_What you will do_:
Scan the lines below for the word "instances". Copy each line you find it in.

_Dataset entries_:
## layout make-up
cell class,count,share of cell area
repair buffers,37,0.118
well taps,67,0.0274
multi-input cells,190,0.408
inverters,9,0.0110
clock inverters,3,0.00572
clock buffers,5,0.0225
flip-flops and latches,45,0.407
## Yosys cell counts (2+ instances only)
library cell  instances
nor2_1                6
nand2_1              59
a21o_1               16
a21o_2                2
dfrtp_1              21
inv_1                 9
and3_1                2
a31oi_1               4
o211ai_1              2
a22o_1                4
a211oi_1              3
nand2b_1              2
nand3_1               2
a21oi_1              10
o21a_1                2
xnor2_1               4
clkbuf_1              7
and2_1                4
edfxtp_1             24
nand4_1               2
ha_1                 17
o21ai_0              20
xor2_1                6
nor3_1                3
==> ./config.mk <==
export PLATFORM = sky130hd
export DESIGN_NAME = uc_cableada
export DESIGN_NICKNAME = uc_cableada
export VERILOG_FILES = /design/flow/design.v
export SDC_FILE = /design/flow/constraint.sdc
export NUM_CORES = 4
export LEC_CHECK = 1
export CORE_AREA = 10 10 70 70
export DIE_AREA = 0 0 80 80
==> ./run.sh <==
#!/bin/bash
# OpenROAD 26Q1-2900-gdf79404cd8, Yosys 0.63+post, stock flow scripts
make -C /OpenROAD-flow-scripts/flow DESIGN_CONFIG=/design/flow/config.mk WORK_HOME=/design/flow/orfs finish
==> ./constraint.sdc <==
current_design uc_cableada

set clk_period 1.6
set clk_io_pct 0.2

create_clock -name clk0 -period $clk_period [get_ports {clk}]

set non_clock_inputs [all_inputs -no_clocks]
set_input_delay [expr $clk_period * $clk_io_pct] -clock clk0 $non_clock_inputs
set_output_delay [expr $clk_period * $clk_io_pct] -clock clk0 [all_outputs]
==> design/flow/run.sh <==
#!/bin/bash
# OpenROAD 26Q1-2900-gdf79404cd8, Yosys 0.63+post, stock flow scripts
make -C /OpenROAD-flow-scripts/flow DESIGN_CONFIG=/design/flow/config.mk WORK_HOME=/design/flow/orfs finish
==> design/flow/config.mk <==
export PLATFORM = sky130hd
export DESIGN_NAME = alu
export DESIGN_NICKNAME = alu
export VERILOG_FILES = /design/flow/design.v
export SDC_FILE = /design/flow/constraint.sdc
export NUM_CORES = 4
export LEC_CHECK = 1
export CORE_UTILIZATION = 30
==> design/flow/constraint.sdc <==
current_design alu

set clk_period 26.7
set clk_io_pct 0.2

create_clock -name clk0 -period $clk_period

set non_clock_inputs [all_inputs -no_clocks]
set_input_delay [expr $clk_period * $clk_io_pct] -clock clk0 $non_clock_inputs
set_output_delay [expr $clk_period * $clk_io_pct] -clock clk0 [all_outputs]
$ cat flow/design.v
`timescale 1ns / 1ps
module hp_class(f, fExp, fSig, isSnan, isQnan, isInfinity, isZero, isSubnormal,
                   isNormal);
    input [15:0] f;
    output signed [6:0] fExp;
    reg signed [6:0] fExp;
    output [10:0] fSig;
    reg [10:0] fSig;
    output isSnan, isQnan, isInfinity, isZero, isSubnormal, isNormal;
    wire expOnes, expZeroes, sigZeroes;
    assign expOnes   =  &f[14:10];
    assign expZeroes = ~|f[14:10];
    assign sigZeroes = ~|f[9:0];
    assign isSnan      =  expOnes   & ~sigZeroes & ~f[9];
    assign isQnan      =  expOnes                &  f[9];
    assign isInfinity  =  expOnes   &  sigZeroes;
    assign isZero      =  expZeroes &  sigZeroes;
    assign isSubnormal =  expZeroes & ~sigZeroes;
    assign isNormal    = ~expOnes   & ~expZeroes;
    reg [10:0] mask = ~0;
    reg [3:0] sa;
    integer i;
    always @(*)
      begin
        fExp = f[14:10];
        fSig = f[9:0];
        sa = 0;
        if (isNormal)
            {fExp, fSig} = {f[14:10] - 5'b01111, 1'b1, f[9:0]};
          else if (isSubnormal)
          begin
            for (i = 8; i > 0; i = i >> 1)
              begin
                if ((fSig & (mask << (11 - i))) == 0)
                  begin
                    fSig = fSig << i;
                    sa = sa | i;
                  end
              end
            fExp = -14 - sa;  
          end
      end
endmodule
module hp_mul(a, b, p, snan, qnan, infinity, zero, subnormal, normal);
  input [15:0] a, b;
  output [15:0] p;
  output snan, qnan, infinity, zero, subnormal, normal;
  reg snan, qnan, infinity, zero, subnormal, normal;
  wire aSnan, aQnan, aInfinity, aZero, aSubnormal, aNormal;
  wire bSnan, bQnan, bInfinity, bZero, bSubnormal, bNormal;
  wire signed [6:0] aExp, bExp;
  reg signed [6:0] pExp, t1Exp, t2Exp;
  wire [10:0] aSig, bSig;
  reg [10:0] pSig, tSig;
  reg [15:0] pTmp;
  wire [21:0] rawSignificand;
  reg pSign;
  hp_class aClass(a, aExp, aSig, aSnan, aQnan, aInfinity, aZero, aSubnormal, aNormal);
  hp_class bClass(b, bExp, bSig, bSnan, bQnan, bInfinity, bZero, bSubnormal, bNormal);
  assign rawSignificand = aSig * bSig;
  always @(*)
  begin
    pSign = a[15] ^ b[15];
    pTmp = {pSign, {5{1'b1}}, 1'b0, {9{1'b1}}};   
    {snan, qnan, infinity, zero, subnormal, normal} = 6'b000000;
    if ((aSnan | bSnan) == 1'b1)
      begin
        pTmp = aSnan == 1'b1 ? a : b;
        snan = 1;
      end
    else if ((aQnan | bQnan) == 1'b1)
      begin
        pTmp = aQnan == 1'b1 ? a : b;
        qnan = 1;
      end
    else if ((aInfinity | bInfinity) == 1'b1)
      begin
        if ((aZero | bZero) == 1'b1)
          begin
            pTmp = {pSign, {5{1'b1}}, 1'b1, 9'h2A};  
            qnan = 1;
          end
        else
          begin
            pTmp = {pSign, {5{1'b1}}, {10{1'b0}}};
            infinity = 1;
          end
      end
    else if ((aZero | bZero) == 1'b1 ||
             (aSubnormal & bSubnormal) == 1'b1)
      begin
        pTmp = {pSign, {15{1'b0}}};
        zero = 1;
      end
    else     
      begin  
        t1Exp = aExp + bExp;
        if (rawSignificand[21] == 1'b1)
          begin
            tSig = rawSignificand[21:11];
            t2Exp = t1Exp + 1;
          end
        else
          begin
            tSig = rawSignificand[20:10];
            t2Exp = t1Exp;
          end
        if (t2Exp < -24)  
          begin           
            pTmp = {pSign, {15{1'b0}}};
            zero = 1;
          end
        else if (t2Exp < -14)  
          begin
            pSig = tSig >> (-14 - t2Exp);
            pTmp = {pSign, {5{1'b0}}, pSig[9:0]};
            subnormal = 1;
          end 
        else if (t2Exp > 15)  
          begin
            pTmp = {pSign, {5{1'b1}}, {10{1'b0}}};
            infinity = 1;
          end
        else  
          begin
            pExp = t2Exp + 15;
            pSig = tSig;
            pTmp = {pSign, pExp[4:0], pSig[9:0]};
            normal = 1;
          end
      end  
  end
  assign p = pTmp;
endmodule
$ cat flow/run.sh
#!/bin/bash
# OpenROAD 26Q1-2900-gdf79404cd8, Yosys 0.63+post, stock flow scripts
make -C /OpenROAD-flow-scripts/flow DESIGN_CONFIG=/design/flow/config.mk WORK_HOME=/design/flow/orfs finish
$ cat flow/config.mk
export PLATFORM = sky130hd
export DESIGN_NAME = hp_mul
export DESIGN_NICKNAME = hp_mul
export VERILOG_FILES = /design/flow/design.v
export SDC_FILE = /design/flow/constraint.sdc
export NUM_CORES = 4
export LEC_CHECK = 1
export CORE_UTILIZATION = 50
$ cat flow/constraint.sdc
current_design hp_mul

set clk_period 29.8
set clk_io_pct 0.2

create_clock -name clk0 -period $clk_period

set non_clock_inputs [all_inputs -no_clocks]
set_input_delay [expr $clk_period * $clk_io_pct] -clock clk0 $non_clock_inputs
set_output_delay [expr $clk_period * $clk_io_pct] -clock clk0 [all_outputs]
==> results.ini <==
[grt]
gr-total-overflow = 0
grt_util_met3 = 0.06970
grt_usage = 0.3372
use_met1 = 0.5305
grt_start_max_net_pins = 27
top_usage_layer = met1
antenna_found_initial = 0
grt_pass1_wl_um = 41290
grt_util_met2 = 0.5028
grt_pass1_vias = 7654

[placed_design]
placedCellCount = 1275
routabilityCongestion = 0.9888
detailed_place_hpwl_um = 20810
port_buffers = 54
postPlaceCellArea_sq_um = 8411

[floorplanning]
num_rows = 44
chipArea_sq_um = 15880
die_h_um = 126.0
fp_util = 0.5212
fp.dieW_um = 126.0
io_pins = 54
core_area_sq_um = 14750

[worst_setup_path]
setup.worst_path.start = b[9]
worst_ep_required_time_ns = 23.84
end_kind = output pin
crit_end = p[1]
slowest_delay_ns = 0.80
critical_path.startpoint_type = input pin
path_class = input pin to output pin
cp.arrival_ns = 18.07
cp_max_fo = 23
cpMostUsedCell = fa_1
critPathSlowestCell = nor2_2

[timing]
hold_viol = 0
fin_crit_sh = 0.8065
max_slew_margin = 0.3546
rsz0062_at_grt = no
period_needed_ns = 24.03
setup-tns-final_ns = 0
worst_slew_pin_slew_ns = 0.9670
fmax_mhz = 41.61
report.final.slew_viol_count = 0
setup_viol = 0

[power]
swShare = 0.6166
intPower_uw = 397.6
seq_power_share = 0
total_power_uw = 1037
power_density_nw_per_um2 = 123.3
leakagePower_uw = 0.003798
vdd_ir_drop_max_mv = 0.1299
share_comb_of_total_power = 1.000
switchingPower_uw = 639.5
pwr-share-clk = 0

[yosys]
syn_inst = 1067
ys_types = 94
synth_warnings = 2
ys_cells = 1067
ys_chip_area_sq_um = 7690
top_area_frac = 0.2083
yosysTopAreaCell = fa_1
synthTopCellsByArea = fa_1 21%, ha_1 12%, nor2_1 6.6%, inv_1 5.7%, nand2_1 4.8%
syn_avg_cell_area_sq_um = 7.207
yosysSeqAreaShare = 0
syn_area_sq_um = 7690

[route]
antenna_cells = 0
ant_nets = 0
drt_wl_total_um = 25170
via_per_inst = 6.404
drt_pass1_iterations = 6
dr.first_iter.drc_count = 624
drc = 0
wl_per_cell_um = 19.74
via_count = 8165

[finish]
area_growth_pct = 9.372
drive_gt1_frac = 0.05408
final_cell_mix = 135 x nor2_1, 116 x inv_1, 99 x nand2_1
fillCellCount = 1441
fin_util = 0.5700
stdcell_area_sq_um = 8411
flop-count = 0
regArea_sq_um = 0
nClkBuffers = 0
final_cells = 1275
layout_top_cell = nor2_1

[min_path]
hold_class = input pin to output pin

[clock_network]
cts_hold_buf = 0
cts_setup_buffers = 0
ctsResizeCount = 0

[job]
warnings = 35
maxCapViolations = 0

[status]
status = finished clean

-- worst min path at each step --
stage	start	end	slack [ns]	cells past startpoint
6_report	b[15]	p[15]	12.95	3
5_1_grt	b[15]	p[15]	12.99	3
4_1_cts	b[15]	p[15]	12.95	3
-- cell families after synthesis --
kind of cell,Yosys count,synth area share
AND/OR/NAND/NOR,383,0.2387
XOR/XNOR,27,0.03173
adder cells (fa/ha/maj),152,0.3254
buffers and inverters,170,0.08558
multiplexers,23,0.03205
AND-OR/OR-AND,312,0.2865
-- critical path, delay by kind of cell --
family,cells,cell delay [ns]
compound gates,14,3.45
fa+ha+maj,7,3.55
buf+inv,7,2.05
mux,1,0.20
simple gates,9,2.81
-- Yosys cell counts (5+ instances only) --
cell type / instances
nand3_1: 21
nor2_1: 135
mux2i_1: 19
nand2b_1: 26
o21ai_0: 48
nand4_1: 6
a31oi_1: 14
nor3_1: 16
nor2b_1: 9
and2_1: 13
a21o_1: 14
o21ai_1: 8
a32oi_1: 5
and3_1: 8
xnor2_1: 18
o31ai_1: 7
buf_1: 5
clkbuf_1: 41
nor4b_1: 5
fa_1: 80
a211o_1: 5
a221oi_1: 10
xor2_1: 8
o22ai_1: 14
inv_1: 116
a222oi_1: 5
o21a_1: 13
nand2_1: 99
or3_1: 9
ha_1: 72
a21oi_1: 70
nor4_1: 5
a22oi_1: 12
a211oi_1: 20
or2_2: 7
a221o_1: 9
-- layer usage --
layer	share of wire	wire, um
met5	0	0
met1	0.45	11420
met3	0.097	2440
met2	0.44	11010
met4	0.012	293
-- layout make-up --
class / instances / area, sq um / share of cell area
Inverter: 118 / 442.9 / 0.05266
Tap cell: 184 / 230.2 / 0.02737
Timing Repair Buffer: 76 / 705.7 / 0.08390
Multi-Input combinational cell: 897 / 7032 / 0.8361
-- power groups by stage --
| stage | clock network [uW] | logic [uW] | registers (uW) |
|---|---|---|---|
| 6_report | 0 | 1040 | 0 |
| 5_1_grt | 0 | 1150 | 0 |
| 4_1_cts | 0 | 1030 | 0 |
-- through the flow --
stage | hold slack [ns] | setup slack (ns)
2_1_floorplan | 11.98 | 8.514
3_3_place_gp | 12.94 | 6.340
3_5_place_dp | 12.94 | 6.131
4_1_cts | 12.95 | 6.102
5_1_grt | 12.99 | 4.985
6_report | 12.95 | 5.767
Power and IR drop assume default switching activity.
==> ./design.v <==
module synchronizer #(parameter WIDTH=3) (
    input clk, 
    input rst_n, 
    input [WIDTH:0] d_in, 
    output reg [WIDTH:0] d_out);
  reg [WIDTH:0] q1;
  always@(posedge clk) begin
    if(!rst_n) begin
      q1 <= 0;
      d_out <= 0;
    end
    else begin
      q1 <= d_in;
      d_out <= q1;
    end
  end
endmodule
module wptr_handler #(parameter PTR_WIDTH=3) (
  input wclk, wrst_n, w_en,
  input [PTR_WIDTH:0] g_rptr_sync,
  output reg [PTR_WIDTH:0] b_wptr, g_wptr,
  output reg full
);
  wire [PTR_WIDTH:0] b_wptr_next;
  wire [PTR_WIDTH:0] g_wptr_next;
  reg wrap_around;
  wire wfull;
  assign b_wptr_next = b_wptr+(w_en & !full);
  assign g_wptr_next = (b_wptr_next >>1)^b_wptr_next;
  always@(posedge wclk or negedge wrst_n) begin
    if(!wrst_n) begin
      b_wptr <= 0;  
      g_wptr <= 0;
    end
    else begin
      b_wptr <= b_wptr_next;  
      g_wptr <= g_wptr_next;  
    end
  end
  always@(posedge wclk or negedge wrst_n) begin
    if(!wrst_n) full <= 0;
    else        full <= wfull;
  end
  assign wfull = (g_wptr_next == {~g_rptr_sync[PTR_WIDTH:PTR_WIDTH-1], g_rptr_sync[PTR_WIDTH-2:0]});
endmodule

_Written answer_:
## Yosys cell counts (2+ instances only)
library cell  instances
-- Yosys cell counts (5+ instances only) --
cell type / instances
class / instances / area, sq um / share of cell area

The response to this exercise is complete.